The Chalcedonian interpretation of this text has a strong backing in the Reformed tradition. It is the view articulated by Calvin and Charles Hodge in their commentaries on Romans. And in an essay defending the deity of Christ, B. B. Warfield said that Paul in this text is using
“language so pregnant, so packed with implications, as to carry us into the heart of the great problem of the two-natured person of Christ” (TCTPP, 78).
He added that
“Paul is not here distinguishing times and contrasting two successive modes of our Lord’s being. He is distinguishing elements in the constitution of our Lord’s person, by virtue of which He is at one and the same time both the Messiah and the Son of God” (TCTPP, 84).

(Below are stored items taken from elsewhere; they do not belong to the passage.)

### src/rtl/qc_strobe_gen.sv
module qc_strobe_gen (
  input  logic clk,
  input  logic rst,
  input  logic open_in_i,
  input  logic open_out_i,
  input  logic halted_i,
  input  logic sel_i,
  input  logic wr_i,
  output logic sc_o,
  output logic wc_o,
  output logic lat_o,
  output logic drv_o
);
  logic run;
  assign run = !halted_i;

  always_ff @(posedge clk) begin
    if (rst) begin
      sc_o  <= 1'b0;
      wc_o  <= 1'b0;
      lat_o <= 1'b0;
      drv_o <= 1'b0;
    end else if (open_in_i || open_out_i) begin
      sc_o  <= run && sel_i;
      wc_o  <= run && wr_i && !sel_i;
      lat_o <= run && open_in_i;
      drv_o <= run && open_out_i;
    end
  end
endmodule

### src/rtl/qc_bus_seq.sv
module qc_bus_seq
  import qc_bus_pkg::*;
(
  input  logic clk,
  input  logic rst,
  input  logic halt_i,
  input  logic instr_vld_i,
  input  logic sel_req_i,
  input  logic wr_req_i,
  input  logic bank_req_i,
  output logic sc_o,
  output logic wc_o,
  output logic lbank_o,
  output logic rbank_o,
  output logic latch_en_o,
  output logic drv_en_o,
  output logic halted_o
);
  qc_qtr_e ph;
  logic    open_in, late_in, open_out, bank_right;

  // edge that starts Q1, edge that starts Q2, edge that starts Q3
  assign open_in  = (ph == QC_Q4);
  assign late_in  = (ph == QC_Q1);
  assign open_out = (ph == QC_Q2);

  qc_phase_ctr u_ph (
    .clk (clk),
    .rst (rst),
    .ph_o(ph)
  );

  qc_halt_ctl u_halt (
    .clk     (clk),
    .rst     (rst),
    .smp_i   (late_in),
    .halt_i  (halt_i),
    .halted_o(halted_o)
  );

  qc_bank_sel u_bank (
    .clk       (clk),
    .rst       (rst),
    .open_in_i (open_in),
    .late_in_i (late_in),
    .open_out_i(open_out),
    .halted_i  (halted_o),
    .vld_i     (instr_vld_i),
    .req_i     (bank_req_i),
    .right_o   (bank_right)
  );

  qc_strobe_gen u_stb (
    .clk       (clk),
    .rst       (rst),
    .open_in_i (open_in),
    .open_out_i(open_out),
    .halted_i  (halted_o),
    .sel_i     (sel_req_i),
    .wr_i      (wr_req_i),
    .sc_o      (sc_o),
    .wc_o      (wc_o),
    .lat_o     (latch_en_o),
    .drv_o     (drv_en_o)
  );

  assign rbank_o = bank_right;
  assign lbank_o = !bank_right;
endmodule

### config.mk
export PLATFORM = sky130hd
export DESIGN_NAME = qc_bus_seq
export DESIGN_NICKNAME = d
export VERILOG_FILES = /design/src/rtl/qc_bus_pkg.sv /design/src/rtl/qc_phase_ctr.sv /design/src/rtl/qc_halt_ctl.sv /design/src/rtl/qc_bank_sel.sv /design/src/rtl/qc_strobe_gen.sv /design/src/rtl/qc_bus_seq.sv
export SDC_FILE = /design/constraint.sdc
export NUM_CORES = 1
export LEC_CHECK = 0
export ABC_AREA = 1
export BUFFER_PORTS_ARGS = -buffer_cell sky130_fd_sc_hd__buf_4
export CORE_ASPECT_RATIO = 0.9
export CORE_MARGIN = 10
export CORE_UTILIZATION = 30
export DETAILED_ROUTE_END_ITERATION = 7
export GPL_TIMING_DRIVEN = 1
export PLACE_DENSITY = 0.55
export SETUP_SLACK_MARGIN = 0.4
export SKIP_CTS_REPAIR_TIMING = 1
export SKIP_LAST_GASP = 1
export SYNTH_ARGS = -nofsm -noshare
export SYNTH_HDL_FRONTEND = slang
export SYNTH_SLANG_ARGS = --single-unit
### constraint.sdc
create_clock -name clk -period 1.47 [get_ports clk]
set_input_delay 0.294 -clock clk [delete_from_list [all_inputs] [get_ports clk]]
set_output_delay 0.294 -clock clk [all_outputs]
set_load 0.005 [all_outputs]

But when I was exposed to Geerhardus Vos’s interpretation, as mediated by Richard Gaffin in his book Resurrection and Redemption (R&R), I became convinced away from this view to the view that the text is really talking about the two stages in the life of Christ. My youthful desire to use this text to buttress my systematic beliefs about Christology gave way to the growing awareness of Paul’s eschatological and redemptive-historical concerns.
It just seemed more likely (in Vos’s words) that
“the reference is not to two coexisting sides in the constitution of the Savior, but to two successive stages in his life” (EAPCS, 229  = 104 ).
And after Vos and Gaffin pointed out that Hodge and Warfield took “the Spirit of Holiness” as the divine nature of Christ (rather than as the Holy Spirit), their folly was evident. Hodge and Warfield had committed the sin so typical of systematic theologians – they had taken a verse out of context and used it as a proof-text to support a theological position that may be true enough but just not what this verse is talking about. Obviously we should never expect Paul to make a timeless, systematic-theological statement explicitly affirming the human and divine natures of Christ. The prepositional phrases, kata sarka and kata pneuma, denote not Christ’s two ontological natures but the two historical stages of his incarnate state: his sarkic existence, which he entered at the incarnation, and his pneumatic existence, which he entered at his resurrection.
But recently I have begun to develop doubts about the Vos-Gaffin view. I'm not saying that I totally reject the view, and I think it contains a very important truth that can be redeemed, but I wonder about parts of it. I’ll explain my doubts in future posts, but before I do that, the next two posts will be quotes from Hodge and Warfield, and then from Vos and Gaffin.
EAPCS = Geerhardus Vos, “The Eschatological Aspect of the Pauline Conception of the Spirit,” in Redemptive History and Biblical Interpretation: The Shorter Writings of Geerhardus Vos (ed. Richard B. Gaffin, Jr.; Phillipsburg: Presbyterian and Reformed, 1980), 91-125. Originally published in Biblical and Theological Studies by the Members of the Faculty of Princeton Theological Seminary (New York: Charles Scribner’s Sons, 1912), 209-259.
R&R = Richard B. Gaffin, Jr., Resurrection and Redemption: A Study in Paul’s Soteriology (2nd ed.; Phillipsburg, N.J.: Presbyterian and Reformed, 1987).
TCTPP = B. B. Warfield, “The Christ That Paul Preached,” in The Person and Work of Christ (ed. Samuel G. Craig; Philadelphia: Presbyterian and Reformed, 1950), 73-90.